▶ Work item: When you reach the line containing "unassigned (no latches)." in the entries below, begin reproducing lines exactly, and stop once the line containing "always_ff @(posedge clk) begin" is done.

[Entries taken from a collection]
[src/rtl/rr_picker.sv]
// Combinational round-robin picker: first set request at or after ptr, wrapping.
module rr_picker
    import mem_pkg::*;
#(
    parameter int NUM_REQ = 4,
    parameter int IDX_W   = idx_w(NUM_REQ)
) (
    input  logic [NUM_REQ-1:0] req,
    input  logic [IDX_W-1:0]   ptr,
    output logic [IDX_W-1:0]   grant,
    output logic               any
);

    int               idx;
    logic [IDX_W-1:0] sel;

    // Scan channels starting at ptr; the first requester found wins.
    always_comb begin
        grant = '0;
        any   = 1'b0;
        idx   = 0;
        sel   = '0;
        // NOTE: blocking assignments here so each loop iteration sees 'any' as updated by the previous one.
        for (int i = 0; i < NUM_REQ; i++) begin
            idx = int'(ptr) + i;
            if (idx >= NUM_REQ) idx = idx - NUM_REQ;
            sel = IDX_W'(idx);
            if (!any && req[sel]) begin
                any   = 1'b1;
                grant = sel;
            end
        end
    end

endmodule

[src/rtl/l2_port_arbiter.sv]
// Round-robin arbiter giving NUM_REQ requesters one-at-a-time access to an L2 port.
// Optional watchdog enabled by defining MEM_ARB_TIMEOUT_EN.
module l2_port_arbiter
    import mem_pkg::*;
#(
    parameter int NUM_REQ        = 4,
    parameter int ADDR_W         = DEFAULT_ADDR_W,
    parameter int LINE_W         = DEFAULT_LINE_W,
    parameter int TIMEOUT_CYCLES = 64
) (
    input  logic                      clk,
    input  logic                      reset,
    input  logic [NUM_REQ-1:0]        req_valid,
    input  logic [NUM_REQ*ADDR_W-1:0] req_addr,
    input  logic [NUM_REQ-1:0]        req_write_en,
    input  logic [NUM_REQ*LINE_W-1:0] req_write_data,
    output logic [NUM_REQ-1:0]        resp_done,
    output logic [NUM_REQ-1:0]        resp_fault,
    output logic [LINE_W-1:0]         resp_data,
    output logic [idx_w(NUM_REQ)-1:0] grant_id,
    output logic [ADDR_W-1:0]         l2_addr,
    output logic                      l2_request,
    output logic                      l2_write_en,
    output logic [LINE_W-1:0]         l2_write_data,
    input  logic [LINE_W-1:0]         l2_data,
    input  logic                      l2_done
);

    localparam int IDX_W = idx_w(NUM_REQ);

    if (NUM_REQ < 1 || NUM_REQ > 8 || TIMEOUT_CYCLES < 1) begin : g_param_check
        $error("l2_port_arbiter: NUM_REQ must be 1..8 and TIMEOUT_CYCLES >= 1");
    end

    arb_state_t          state_q, state_d;
    logic [IDX_W-1:0]    rr_ptr_q, rr_ptr_d;
    logic [IDX_W-1:0]    grant_id_q, grant_id_d;
    logic                l2_request_q, l2_request_d;
    logic                l2_write_en_q, l2_write_en_d;
    logic [ADDR_W-1:0]   l2_addr_q, l2_addr_d;
    logic [LINE_W-1:0]   l2_write_data_q, l2_write_data_d;
    logic [NUM_REQ-1:0]  resp_done_q, resp_done_d;
    logic [LINE_W-1:0]   resp_data_q, resp_data_d;

    logic [IDX_W-1:0]    pick_idx;
    logic                pick_any;
    logic [IDX_W-1:0]    next_ptr;
    logic [NUM_REQ-1:0]  grant_mask;

`ifdef MEM_ARB_TIMEOUT_EN
    localparam int WD_W = $clog2(TIMEOUT_CYCLES + 1);
    logic [WD_W-1:0]     wd_q, wd_d;
    logic [NUM_REQ-1:0]  resp_fault_q, resp_fault_d;
`endif

    rr_picker #(
        .NUM_REQ (NUM_REQ),
        .IDX_W   (IDX_W)
    ) u_rr_picker (
        .req   (req_valid),
        .ptr   (rr_ptr_q),
        .grant (pick_idx),
        .any   (pick_any)
    );

    // Pointer after the current owner, wrapping; stays 0 with a single channel.
    assign next_ptr   = (int'(grant_id_q) == NUM_REQ - 1) ? '0 : grant_id_q + IDX_W'(1);
    assign grant_mask = NUM_REQ'(1) << grant_id_q;

    // Next-state and registered-output computation for the IDLE/BUSY/RESP sequence.
    always_comb begin
        // NOTE: every _d gets a default first so no path leaves it unassigned (no latches).
        state_d         = state_q;
        rr_ptr_d        = rr_ptr_q;
        grant_id_d      = grant_id_q;
        l2_request_d    = l2_request_q;
        l2_write_en_d   = l2_write_en_q;
        l2_addr_d       = l2_addr_q;
        l2_write_data_d = l2_write_data_q;
        resp_done_d     = '0;
        resp_data_d     = resp_data_q;
`ifdef MEM_ARB_TIMEOUT_EN
        wd_d            = wd_q;
        resp_fault_d    = '0;
`endif
        unique case (state_q)
            IDLE: begin
                if (pick_any) begin
                    state_d         = BUSY;
                    grant_id_d      = pick_idx;
                    l2_request_d    = 1'b1;
                    l2_write_en_d   = req_write_en[pick_idx];
                    l2_addr_d       = req_addr[int'(pick_idx)*ADDR_W +: ADDR_W];
                    l2_write_data_d = req_write_data[int'(pick_idx)*LINE_W +: LINE_W];
`ifdef MEM_ARB_TIMEOUT_EN
                    wd_d            = '0;
`endif
                end
            end
            BUSY: begin
                if (l2_done) begin
                    state_d       = RESP;
                    l2_request_d  = 1'b0;
                    l2_write_en_d = 1'b0;
                    resp_done_d   = grant_mask;
                    resp_data_d   = l2_data;
                    rr_ptr_d      = next_ptr;
                end
`ifdef MEM_ARB_TIMEOUT_EN
                else if (wd_q == WD_W'(TIMEOUT_CYCLES - 1)) begin
                    state_d       = RESP;
                    l2_request_d  = 1'b0;
                    l2_write_en_d = 1'b0;
                    resp_done_d   = grant_mask;
                    resp_fault_d  = grant_mask;
                    resp_data_d   = '0;
                    rr_ptr_d      = next_ptr;
                end else begin
                    wd_d = wd_q + WD_W'(1);
                end
`endif
            end
            RESP: begin
                // Requests are not sampled here; the next grant happens from IDLE.
                state_d = IDLE;
            end
            default: state_d = IDLE;
        endcase
    end

    // State and output registers with synchronous reset.
    always_ff @(posedge clk) begin
        // NOTE: non-blocking assignments so every flop updates from pre-edge values.
        if (reset) begin
            state_q         <= IDLE;
            rr_ptr_q        <= '0;
            grant_id_q      <= '0;
            l2_request_q    <= 1'b0;
            l2_write_en_q   <= 1'b0;
            l2_addr_q       <= '0;
            l2_write_data_q <= '0;
            resp_done_q     <= '0;
            resp_data_q     <= '0;
`ifdef MEM_ARB_TIMEOUT_EN
            wd_q            <= '0;
            resp_fault_q    <= '0;
`endif
        end else begin
            state_q         <= state_d;
            rr_ptr_q        <= rr_ptr_d;
            grant_id_q      <= grant_id_d;
            l2_request_q    <= l2_request_d;
            l2_write_en_q   <= l2_write_en_d;
            l2_addr_q       <= l2_addr_d;
            l2_write_data_q <= l2_write_data_d;
            resp_done_q     <= resp_done_d;
            resp_data_q     <= resp_data_d;
`ifdef MEM_ARB_TIMEOUT_EN
            wd_q            <= wd_d;
            resp_fault_q    <= resp_fault_d;
`endif
        end
    end

    assign resp_done     = resp_done_q;
    assign resp_data     = resp_data_q;
    assign grant_id      = grant_id_q;
    assign l2_addr       = l2_addr_q;
    assign l2_request    = l2_request_q;
    assign l2_write_en   = l2_write_en_q;
    assign l2_write_data = l2_write_data_q;
`ifdef MEM_ARB_TIMEOUT_EN
    assign resp_fault    = resp_fault_q;
`else
    assign resp_fault    = '0;
`endif

endmodule
`config.mk`:
```
export PLATFORM = sky130hd
export DESIGN_NAME = clock_button_sequencer_flat
export DESIGN_NICKNAME = d
export VERILOG_FILES = /design/src/rtl/clock_button_sequencer_if.sv /design/src/rtl/clock_button_sequencer.sv /design/src/flat_wrapper.sv
export SDC_FILE = /design/constraint.sdc
export NUM_CORES = 1
export LEC_CHECK = 0
export ABC_CLOCK_PERIOD_IN_PS = 2500
export CAP_MARGIN = 5
export CORE_MARGIN = 2
export CORE_UTILIZATION = 55
export CTS_CLUSTER_SIZE = 40
export DETAILED_ROUTE_END_ITERATION = 8
export PLACE_DENSITY = 0.81
export SETUP_SLACK_MARGIN = 0.02
export SKIP_CTS_REPAIR_TIMING = 1
export SKIP_LAST_GASP = 1
export SLEW_MARGIN = 25
export SYNTH_ARGS = -nofsm -noshare
export SYNTH_HDL_FRONTEND = slang
export SYNTH_SLANG_ARGS = --single-unit
```
`constraint.sdc`:
```
create_clock -name clk -period 2.5 [get_ports clk]
set_clock_uncertainty 0.2 [all_clocks]
set_input_delay 0.375 -clock clk [delete_from_list [all_inputs] [get_ports clk]]
set_output_delay 0.375 -clock clk [all_outputs]
set_load 0.05 [all_outputs]
```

▶ Answer section:
        // NOTE: every _d gets a default first so no path leaves it unassigned (no latches).
        state_d         = state_q;
        rr_ptr_d        = rr_ptr_q;
        grant_id_d      = grant_id_q;
        l2_request_d    = l2_request_q;
        l2_write_en_d   = l2_write_en_q;
        l2_addr_d       = l2_addr_q;
        l2_write_data_d = l2_write_data_q;
        resp_done_d     = '0;
        resp_data_d     = resp_data_q;
`ifdef MEM_ARB_TIMEOUT_EN
        wd_d            = wd_q;
        resp_fault_d    = '0;
`endif
        unique case (state_q)
            IDLE: begin
                if (pick_any) begin
                    state_d         = BUSY;
                    grant_id_d      = pick_idx;
                    l2_request_d    = 1'b1;
                    l2_write_en_d   = req_write_en[pick_idx];
                    l2_addr_d       = req_addr[int'(pick_idx)*ADDR_W +: ADDR_W];
                    l2_write_data_d = req_write_data[int'(pick_idx)*LINE_W +: LINE_W];
`ifdef MEM_ARB_TIMEOUT_EN
                    wd_d            = '0;
`endif
                end
            end
            BUSY: begin
                if (l2_done) begin
                    state_d       = RESP;
                    l2_request_d  = 1'b0;
                    l2_write_en_d = 1'b0;
                    resp_done_d   = grant_mask;
                    resp_data_d   = l2_data;
                    rr_ptr_d      = next_ptr;
                end
`ifdef MEM_ARB_TIMEOUT_EN
                else if (wd_q == WD_W'(TIMEOUT_CYCLES - 1)) begin
                    state_d       = RESP;
                    l2_request_d  = 1'b0;
                    l2_write_en_d = 1'b0;
                    resp_done_d   = grant_mask;
                    resp_fault_d  = grant_mask;
                    resp_data_d   = '0;
                    rr_ptr_d      = next_ptr;
                end else begin
                    wd_d = wd_q + WD_W'(1);
                end
`endif
            end
            RESP: begin
                // Requests are not sampled here; the next grant happens from IDLE.
                state_d = IDLE;
            end
            default: state_d = IDLE;
        endcase
    end

    // State and output registers with synchronous reset.
    always_ff @(posedge clk) begin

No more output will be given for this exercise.